Рейтинговые книги
Читем онлайн Антология современной французской драматургии. Том II - Елена Головина

Шрифт:

-
+

Интервал:

-
+

Закладка:

Сделать
1 ... 10 11 12 13 14 15 16 17 18 ... 92

МАРКО. Да, я все прекрасно помню, я был совсем еще молод, но это меня потрясло. Вы писали лицо герцога, когда я вошел. Я принес корзинку с фигами и вместо того, чтобы сразу отдать ее вам, как я, скорее всего, и должен был поступить, я замер и молча смотрел на вас. Вы не слышали, как я вошел. В приоткрытую дверь проникал дневной свет, видно было, как зной пляшет на камнях, и я понял, что это был тот самый день и тот самый свет, что и на картине, но вместе с тем мне показалось, как бы это сказать, что спала какая-то завеса. Потом, да, я вспомнил, заметив меня, вы разрешили мне потрогать яйцо этой огромной африканской птицы.
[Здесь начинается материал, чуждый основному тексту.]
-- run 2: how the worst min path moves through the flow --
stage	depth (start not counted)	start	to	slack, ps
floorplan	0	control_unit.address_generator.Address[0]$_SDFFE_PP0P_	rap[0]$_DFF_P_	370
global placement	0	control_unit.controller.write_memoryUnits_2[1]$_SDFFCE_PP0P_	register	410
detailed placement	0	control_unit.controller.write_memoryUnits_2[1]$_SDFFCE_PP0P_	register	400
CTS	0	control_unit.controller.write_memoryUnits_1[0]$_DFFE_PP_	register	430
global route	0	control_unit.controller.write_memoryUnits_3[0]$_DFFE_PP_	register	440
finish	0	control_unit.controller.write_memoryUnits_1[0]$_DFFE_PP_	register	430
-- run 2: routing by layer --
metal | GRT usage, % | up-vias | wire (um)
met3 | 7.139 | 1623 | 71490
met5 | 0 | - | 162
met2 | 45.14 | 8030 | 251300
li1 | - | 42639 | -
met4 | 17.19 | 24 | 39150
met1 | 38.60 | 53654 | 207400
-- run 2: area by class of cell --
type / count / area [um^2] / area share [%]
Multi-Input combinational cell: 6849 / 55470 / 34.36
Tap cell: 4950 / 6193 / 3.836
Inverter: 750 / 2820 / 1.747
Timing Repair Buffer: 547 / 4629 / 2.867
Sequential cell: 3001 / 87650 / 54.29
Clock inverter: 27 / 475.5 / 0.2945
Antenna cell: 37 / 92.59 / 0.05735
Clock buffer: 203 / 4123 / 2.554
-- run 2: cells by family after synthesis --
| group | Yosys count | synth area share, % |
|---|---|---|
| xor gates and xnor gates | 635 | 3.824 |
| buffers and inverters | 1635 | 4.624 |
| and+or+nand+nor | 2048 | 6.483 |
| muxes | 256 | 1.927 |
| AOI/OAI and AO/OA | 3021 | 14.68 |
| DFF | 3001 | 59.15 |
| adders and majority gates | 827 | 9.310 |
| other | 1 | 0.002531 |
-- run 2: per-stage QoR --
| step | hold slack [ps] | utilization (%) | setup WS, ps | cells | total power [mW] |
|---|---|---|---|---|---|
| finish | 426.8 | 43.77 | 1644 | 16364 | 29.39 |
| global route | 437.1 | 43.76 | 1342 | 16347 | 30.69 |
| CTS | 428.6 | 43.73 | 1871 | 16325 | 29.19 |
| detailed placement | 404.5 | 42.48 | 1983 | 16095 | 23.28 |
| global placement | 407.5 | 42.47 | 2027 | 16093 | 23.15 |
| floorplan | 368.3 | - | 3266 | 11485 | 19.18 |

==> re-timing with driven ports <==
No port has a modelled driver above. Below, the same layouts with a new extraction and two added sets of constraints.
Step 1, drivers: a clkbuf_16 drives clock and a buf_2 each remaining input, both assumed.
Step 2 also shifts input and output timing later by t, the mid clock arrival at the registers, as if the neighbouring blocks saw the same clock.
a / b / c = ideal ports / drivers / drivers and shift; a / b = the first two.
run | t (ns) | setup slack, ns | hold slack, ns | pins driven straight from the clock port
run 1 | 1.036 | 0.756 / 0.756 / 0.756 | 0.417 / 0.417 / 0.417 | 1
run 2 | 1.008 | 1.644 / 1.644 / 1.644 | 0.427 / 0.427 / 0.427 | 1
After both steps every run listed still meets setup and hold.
Context: an optimization exercise on an open-source flow, tuned for small area and a short achievable clock period. The choices shown serve that exercise and are no tape-out recipe.
Where RTL was checked, it was by simulation tests only, not by an equivalence proof against the original.
For runs 4 and 5, only the layout was checked, not whether the RTL still works.
Power is estimated from default activity; no workload was simulated.

==> flow/design.v, too long to show whole: its modules and the start of the top module <==
// module MUX: 15 lines
// module Adder_A: 573 lines
// module Adder_W: 357 lines
// module Adder_L: 360 lines
// module Adder_P: 329 lines
// module PG_N: 4 lines
// module Nor_Or: 3 lines
// module PG_C: 3 lines
// module Black_N: 4 lines
// module Black_P: 4 lines
// module Gray_N: 3 lines
// module Gray_P: 3 lines
// module Inv_1: 3 lines
// module Xor_2: 3 lines
// module Xnor_2: 3 lines
// module Sign_Extend: 7 lines
// module Shift_left_twice: 7 lines
// module PC: 19 lines
// module Half_Add: 4 lines
// module Register_File: 16 lines
// module ALU: 14 lines
// module Multiplier: 1261 lines
// module Booth_Enc: 4 lines
// module Booth_Sel: 3 lines
// module Booth_Sel2: 4 lines
// module Full_Add: 4 lines
// module Control_Unit: 33 lines
// module Data_Path: 78 lines
// module Reg_Hold: 3 lines
// module MIPS: 26 lines
module MIPS (
  input  wire        CLK,
  input  wire        RST,
  input  wire [31:0] instr,
  input  wire [31:0] ReadData,
  output wire [31:0] PC,
  output wire [31:0] ALUOut,
  output wire [31:0] WriteData,
  output wire        MemWrite
);
  // ...
==> flow/flow/run.sh <==
#!/bin/bash
# Layout flow: the standard synthesis and layout (standard.sh), with two
# changes to how the layout is made:
#  - the port buffers are buf_2 cells (the default choice is a slow delay
#    buffer whose footprint the resizer may not change);
#  - timing repair aims for 6.5 ns of setup slack instead of 5.
# Each step's full output goes to a log file of its own in this folder.
set -euo pipefail
export BUFFER_PORTS_ARGS="-buffer_cell sky130_fd_sc_hd__buf_2"
bash standard.sh synth > synth.log 2>&1
bash standard.sh SETUP_SLACK_MARGIN=6.5 finish > layout.log 2>&1
==> flow/standard.sh <==
#!/bin/bash
# synth_recipe.tcl (not shown) runs the flow's synth.tcl, then flattens the netlist and writes it again
# the make line also repeats each setting of config.mk as NAME=value (left out here)
make -C /OpenROAD-flow-scripts/flow DESIGN_CONFIG=/design/flow/config.mk WORK_HOME=/design/flow/orfs CLKGATE_MAP_FILE= SYNTH_SCRIPT=/design/flow/synth_recipe.tcl "${@:-finish}"
==> flow/config.mk <==
export PLATFORM = sky130hd
export DESIGN_NAME = MIPS
export DESIGN_NICKNAME = MIPS
export VERILOG_FILES = /design/flow/design.v
export SDC_FILE = /design/flow/constraint.sdc
export NUM_CORES = 8
export LEC_CHECK = 0
export CAP_MARGIN = 20
export CORE_MARGIN = 2
export CORE_UTILIZATION = 55
export CTS_BUF_LIST = sky130_fd_sc_hd__clkbuf_8
export CTS_CLUSTER_DIAMETER = 50
export CTS_CLUSTER_SIZE = 16
export PLACE_DENSITY = 0.7
export SETUP_SLACK_MARGIN = 5
export SLEW_MARGIN = 20
export SYNTH_HIERARCHICAL = 1
==> flow/constraint.sdc <==
create_clock -name core_clock -period 17.0 [get_ports {CLK}]
set_input_delay 3.4000 -clock core_clock [delete_from_list [all_inputs] [get_ports {CLK}]]
set_output_delay 3.4000 -clock core_clock [all_outputs]
set_load 0.01 [all_outputs]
ПЬЕРО. Все верно, но я хочу сказать тебе, что никакой завесы я не срывал, ибо все было и раньше открыто благодаря расстояниям между предметами. Они могут двигаться, но все недвижно, как висящее яйцо, все натянуто, все держится! Все предметы — в зависимости от их веса, свойств, плоскостей, цвета. И равное безмолвие простирается отсюда до небосвода и от одного волоса на твоей голове до другого. Когда-нибудь научатся понимать это равновесие, различать эту сеть, где движения множатся сами, словно в неводе рыбаков, вылавливающих все видимое. Ты знаешь, мне ничего не пригрезилось, тогда я просто смотрел, а теперь, когда я уже не вижу, приходится вспоминать, но это то же самое, разве что позолоты чуть больше, на ангеле и солдате, которых я написал возле дремлющего короля, все это цело и невредимо, но ведь оно и раньше было невредимо. Видимое — это большой сосуд, где каждый из предметов есть эхо, которое исходит от самого себя по направлению к воспринимающему его глазу. Когда ты находишься вовне, как в том свете, что ты видел у моей двери, отзвуков так много, что ты не в состоянии их воспринимать. Они перемешиваются между собой, видение мутнеет, но этого нам достаточно, чтобы бродить по миру, забросив на время свои дела, хотя каждый отзвук в то же время отличен от другого, и мы, художники, вместо того чтобы спешить, подобно всем вам, движемся медленно, от эха к эху, следуя линиям, которые они образуют, а тени нам их являют. Свет рассеивает и собирает возникающие тени, этих болтливых и молчаливых сестер эха. Искусство перспективы — не что иное, как искусство натянутых эхом линий, и люди пересекают их, не замечая.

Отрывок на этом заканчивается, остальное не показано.